A modest eclipse of the moon will occur early Monday morning, Feb 9. The outer portion of Earth's shadow will cover part of the moon, causing a slight darkening of the moon.
Sky watchers will not see a dramatic "bite" taken out of the moon as occurs with a partial eclipse. Nor will the moon get very dark, as in a total eclipse. In fact most people will not even notice this eclipse unless they're aware of its timing and watch the event unfold.
The eclipse will be visible just before dawn from western North America, as well as earlier in the morning in Hawaii and Australia. The moon will be near the western horizon, about to set. Only those with dark skies during the timing of the event will have a chance to see much, weather permitting.
The moon shines because it reflects sunlight.

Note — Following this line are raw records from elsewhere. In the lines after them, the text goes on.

<file path="flow/config.mk">
export PLATFORM = sky130hd
export DESIGN_NAME = traffic_controller
export DESIGN_NICKNAME = traffic_controller
export VERILOG_FILES = /design/flow/design.v
export SDC_FILE = /design/flow/constraint.sdc
export NUM_CORES = 4
export LEC_CHECK = 1
export CORE_AREA = 10 10 106 106
export DIE_AREA = 0 0 116 116
</file>
<file path="flow/constraint.sdc">
current_design traffic_controller

set clk_period 4.8
set clk_io_pct 0.2

create_clock -name clk0 -period $clk_period [get_ports {clk}]

set non_clock_inputs [all_inputs -no_clocks]
set_input_delay [expr $clk_period * $clk_io_pct] -clock clk0 $non_clock_inputs
set_output_delay [expr $clk_period * $clk_io_pct] -clock clk0 [all_outputs]
</file>
<file path="flow/design.v">
module traffic_controller ( 
    input [3:0] Traffic,
    input clk, rst, 
    output reg [3:0]Red, Green, Yellow
    );  
    parameter [2:0] s_idle = 3'b000,
        s_13gg = 3'b001,
        s_13yy = 3'b010,
        s_24gg = 3'b011,
        s_24yy = 3'b100;
        reg [2:0] ps,ns;
        reg [16:0]max_timer; 
        reg done;
    always @(*) begin
        case (ps)
            s_idle: if (~|Traffic) begin
                ns = s_idle;
            end else begin
                if (Traffic[0] || Traffic[2]) begin
                    ns = s_13gg;
                end else begin
                    if (Traffic[1] || Traffic[3]) begin
                        ns = s_24gg;
                    end else begin
                        ns = s_idle;
                    end
                end
            end
            s_13gg: if (done) begin
                ns = s_13yy;
            end else begin
                ns = s_13gg;
            end
            s_13yy: if (done) begin
                ns = s_idle;
            end else begin
                ns = s_13yy;
            end
            s_24gg: if (done) begin
                ns =s_24yy;
            end else begin
                ns = s_24gg;
            end
            s_24yy: if (done) begin
                ns = s_idle;
            end else begin
                ns = s_24yy;
            end
            default: ns = s_idle;
        endcase
    end
    always @(posedge clk or posedge rst ) begin
        if (rst) begin
            ps <= s_idle;
        end else begin
            ps<=ns;
        end
    end
    parameter GREEN_TIME  = 16'd55;
    parameter YELLOW_TIME = 16'd10;
    always @(posedge clk or posedge rst) begin
        if (rst) begin
            max_timer <= 16'd0;
            done <= 0;
        end else begin
            case (ps)
                s_13gg: begin
                    if (max_timer == 0) begin
                        max_timer <= GREEN_TIME;
                    end else begin
                        if (max_timer > 0) begin
                            max_timer <= max_timer - 1;
                            done <= (max_timer-1 ==0);
                        end else begin
                            done <= 0;
                        end
                    end
                end
                s_13yy: begin
                    if (max_timer == 0) begin
                        max_timer <= YELLOW_TIME;
                    end else begin
                        if (max_timer > 0) begin
                            max_timer <= max_timer - 1;
                            done <= (max_timer-1 == 0);
                        end else begin
                            done <= 0;
                        end
                    end
                end
                s_24gg: begin
                    if (max_timer == 0) begin
                        max_timer <= GREEN_TIME;
                    end else begin
                        if (max_timer > 0) begin
                            max_timer <= max_timer - 1;
                            done <= (max_timer-1 ==0);
                        end else begin
                            done <= 0;
                        end
                    end
                end
                s_24yy: begin
                    if (max_timer == 0) begin
                        max_timer <= YELLOW_TIME;
                    end else begin
                        if (max_timer > 0) begin
                            max_timer <= max_timer - 1;
                            done <= (max_timer-1 ==0);
                        end else begin
                            done <= 0;
                        end
                    end
                end
                default : done <= 0; 
            endcase
        end
    end
    always @(*) begin
         Red = 4'b0000;
         Green = 4'b0000;
         Yellow = 4'b0000;
        case (ps)
            s_idle: begin
                Red = 4'b1111;
                Green = 4'b0000;
                Yellow = 4'b0000;
            end
            s_13gg: begin
                Red  = 4'b1010;
                Green = 4'b0101;
            end
            s_13yy: begin
                Red = 4'b1010;
                Yellow = 4'b0101;
                Green = 4'b0000;
            end
            s_24gg: begin
                Red  = 4'b0101;
                Green = 4'b1010;
            end
            s_24yy: begin
                Red = 4'b0101;
                Yellow = 4'b1010;
                Green = 4'b0000;
            end
            default: begin
                Red = 4'b1111; 
            end
        endcase
    end
endmodule
</file>
<file path="flow/run.sh">
#!/bin/bash
# OpenROAD 26Q1-2900-gdf79404cd8, Yosys 0.63+post, stock flow scripts
make -C /OpenROAD-flow-scripts/flow DESIGN_CONFIG=/design/flow/config.mk WORK_HOME=/design/flow/orfs finish
</file>
==> summary.txt <==
flow finished, numbers: status completed, largest net degree at the start of global routing 24, CTS tree yes, Hold Crit Start ps[0], fin worst setup slack 2.136 ns, CP Max Fanout 16, Post-synth EDFFs 0, Post-DRT Antenna Nets 0, critical path class register to register, Die Y 116 um, Yosys reg bits 23, post-CTS setup buffer count 0, YS warnings 1, CP required 4.96 ns, slack of the worst reg-to-reg path 2.14 ns, IR drop worst, VDD 83.01 uV, Seq pwr share 59.6%, CP arrival 2.82 ns, Pwr Density 181.5 mW/mm2, # resized after CTS 0, IO Count 18, Worst Tran Pin Value 1.021 ns, fmax 375.3 MHz, switching share of power 21.20%, Cells after Synth 183, yosys synthesis chip area 0.001513 mm2, hold path depth 2, first drt pass iteration count 4, Post-Syn Area 0.001513 mm2, global-route usage over all layers 5.437%, CTS max path bufs 2, Netlist cell types 43, fin. max-slew vios 0, Worst Setup End Kind register, fin area 0.001789 mm2, initial antenna violation count 0, endpoints failing hold 0, slowest stage delay, CP 0.84 ns, min Tclk post-route 2.664 ns, vias in the first global route 1,265, Core ar. 0.008848 mm2, placed cell area 0.001743 mm2, Initial Utilization 17.10%, final total power 0.3248 mW, cell internal pwr 0.2559 mW, Synth async-reset ratio 100.0%, P&R area growth vs syn 18.28%, buffer and inverter count on the worst path 0, reg2reg start max_timer[8], final antenna diode count 0, DR WL/cell 12.30 um, Detailed Route WL 3652 um, Root Buffer clkbuf_8, remaining global-route overflow 0, Max Cap Viol 0, CTS Hold Bufs 0, Post-synth top cells 26 x nor2_1, 22 x dfrtp_1, 14 x nand2_1, Period Utilization, post-route 55.51%, pre-CTS setup slack 2.212 ns, Synth top area share 36.39%, yosys cell count 183, Main area contributors dfrtp_1 36%, nor2_1 6.5%, o21ai_0 4.3%, R2R cell count 5, setup TNS 0 ns, Post-synth seq share 38.13%, post-synth top area cell dfrtp_1, Placed Cells incl. Taps 293, DRC viols 0, Synth top cell by count nor2_1, unrepaired setup endpoints after global routing false, Port-buffer cells 17, Post-DP HPWL 2623 um, startpoint types register, Die Area 0.01346 mm2, sw power 0.06886 mW, tool warnings 27, crit-path cells or4_4, nand2b_4, nor3_2, o21ai_0, a32o_1, Vias/cell 4.589, CP Launch Point max_timer[8], slowest CP cell nor3_2, Max transition margin 31.57%, row cnt 34, reg2reg end max_timer[8], crit-path leading delay family simple AND/OR/NAND/NOR gates, tally of non-filler cells in the final layout 297, Hold WC Path Type register to register, first-pass GRT wire length 6237 um, Final Skew 0.001090 ns, Synth Flop Type dfrtp_1, routability cong. 0.8308, die x size 116 um, number of H-tree levels 1, syn avg cell area 8.266 um2, cts bufs inserted 3, Comb pwr share 2.9%, layout cells sized above 1 8.466%, clk latency late pin 0.26 ns, clock share of power 37.5%, clock slew at reported path FFs 0.08 ns, hold path endpoint ps[0], Clock Sinks 23, Lkg Pwr 0.7033 nW, DR iter-0 viols 73, DR vias 1,363, Setup Viol. Count Final 0
power by group through the flow:
stage | clock, mW | sequential [mW] | combinational, mW
CTS | 0.129 | 0.194 | 0.00988
finish | 0.122 | 0.194 | 0.00929
global route | 0.136 | 0.194 | 0.0109
state kept, by name, summed over array words and instances (netlist names), named ones only:
name and cells:
ps 3, done 1, max_timer 17
placed cells by master (no fill, tap or decap), drive strengths merged:
master / n
a21oi: 7
a22oi: 1
a31oi: 6
a32o: 1
and2: 2
buf: 2
clkbuf: 3
clkdlybuf4s50: 17
clkinv: 1
dfrtp: 22
dfstp: 1
ha: 3
inv: 8
mux2: 2
mux2i: 1
nand2: 15
nand2b: 1
nand3: 4
nand4: 2
nand4b: 1
nor2: 27
nor3: 9
nor3b: 2
nor4: 3
nor4b: 3
o211ai: 1
o21ai: 18
o22a: 3
o22ai: 2
o31a: 1
o31ai: 8
o32ai: 1
o41ai: 3
or3: 3
or3b: 1
or4: 2
xnor2: 1
xor2: 1
worst reg2reg max path, delay by kind of cell (launching register included):
kind | cells | cell delay [ns]
flops | 1 | 0.48
compound gates | 2 | 0.47
simple gates | 3 | 1.61
logic make-up after synthesis:
logic type	after synthesis	share of synthesized area, %
AND/OR/NAND/NOR	75	25.89
AND-OR/OR-AND	52	21.84
buffers and inverters	25	8.354
flip-flops	23	38.13
multiplexers	3	2.150
adder cells (fa/ha/maj)	3	2.482
XOR/XNOR	2	1.158
per-stage QoR:
| step | utilization, % | hold slack, ns |
|---|---|---|
| after global placement | 19.70 | 0.4857 |
| after detailed placement | 19.70 | 0.5006 |
| after floorplan | - | 0.4719 |
| after CTS | 20.22 | 0.5134 |
| final | 20.22 | 0.5108 |
| after global routing | 20.22 | 0.5376 |
worst max-delay path by stage:
stage | slack (ns) | end | cells after the start
CTS | 2.20 | max_timer[8] | 5
global route | 1.97 | max_timer[8] | 5
finish | 2.14 | max_timer[8] | 5
layout make-up:
| class | instances | area (um2) |
|---|---|---|
| fillers | 962 | 7059 |
| repair buffers | 19 | 185.2 |
| clock inverters | 1 | 5.005 |
| multi-input cells | 135 | 815.8 |
| well taps | 108 | 135.1 |
| clock buffers | 3 | 41.29 |
| flip-flops and latches | 23 | 576.8 |
| inverters | 8 | 30.03 |
metal layers:
metal	up-vias	GRT usage (%)	wire, um
met5	-	0	0
met4	0	0.3336	10
met3	2	1.570	325
met2	44	8.039	1567
met1	645	8.063	1748
li1	672	-	-
No activity file was given, so power comes from the tool's default toggle rates.
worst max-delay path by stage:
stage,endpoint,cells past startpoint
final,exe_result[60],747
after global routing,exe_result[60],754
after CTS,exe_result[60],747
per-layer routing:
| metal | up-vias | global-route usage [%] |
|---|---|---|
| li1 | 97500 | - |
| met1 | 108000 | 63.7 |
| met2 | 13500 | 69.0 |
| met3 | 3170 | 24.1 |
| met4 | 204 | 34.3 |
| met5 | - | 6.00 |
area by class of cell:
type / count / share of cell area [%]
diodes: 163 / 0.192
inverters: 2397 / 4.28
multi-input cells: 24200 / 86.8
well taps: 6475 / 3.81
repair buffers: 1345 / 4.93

Lunar eclipses occur only at the time of full moon, and only when the sun, Earth and moon are all in a line, causing Earth to block sunlight and throw a shadow on the moon. A total eclipse occurs when this alignment is perfect, so that the Earth's full main shadow, called the umbra, makes the moon go dark.
But because the moon orbits Earth in a slightly different plane compared to our planet's orbit around the sun, the setup is rarely perfect. Most full moons come and go without generating an eclipse.
Earth's outer shadow, called the penumbra, is not as dark. Monday's event is called a penumbral eclipse, because only this outer, partial shadow will fall on the moon.
The moon begins to slide into the penumbra at 4:36 a.m. PST as viewed from along the coast of California, according to the U.S. Naval Observatory's eclipse calculator. The middle of the eclipse comes at about 6:38 a.m. PST. The moon sets before the eclipse is done.
In Alaska, the eclipse begins at 3:36 a.m. local time. In Hawaii, it's 2:36 a.m. local time. East Asia will have good viewing opportunities even earlier.
In Phoenix, Arizona, only the beginning of the event will be visible, starting at 5:36 a.m. local time. The farther east you are, the less the eclipse will be visible. In fact for most of the country the even won't be seen.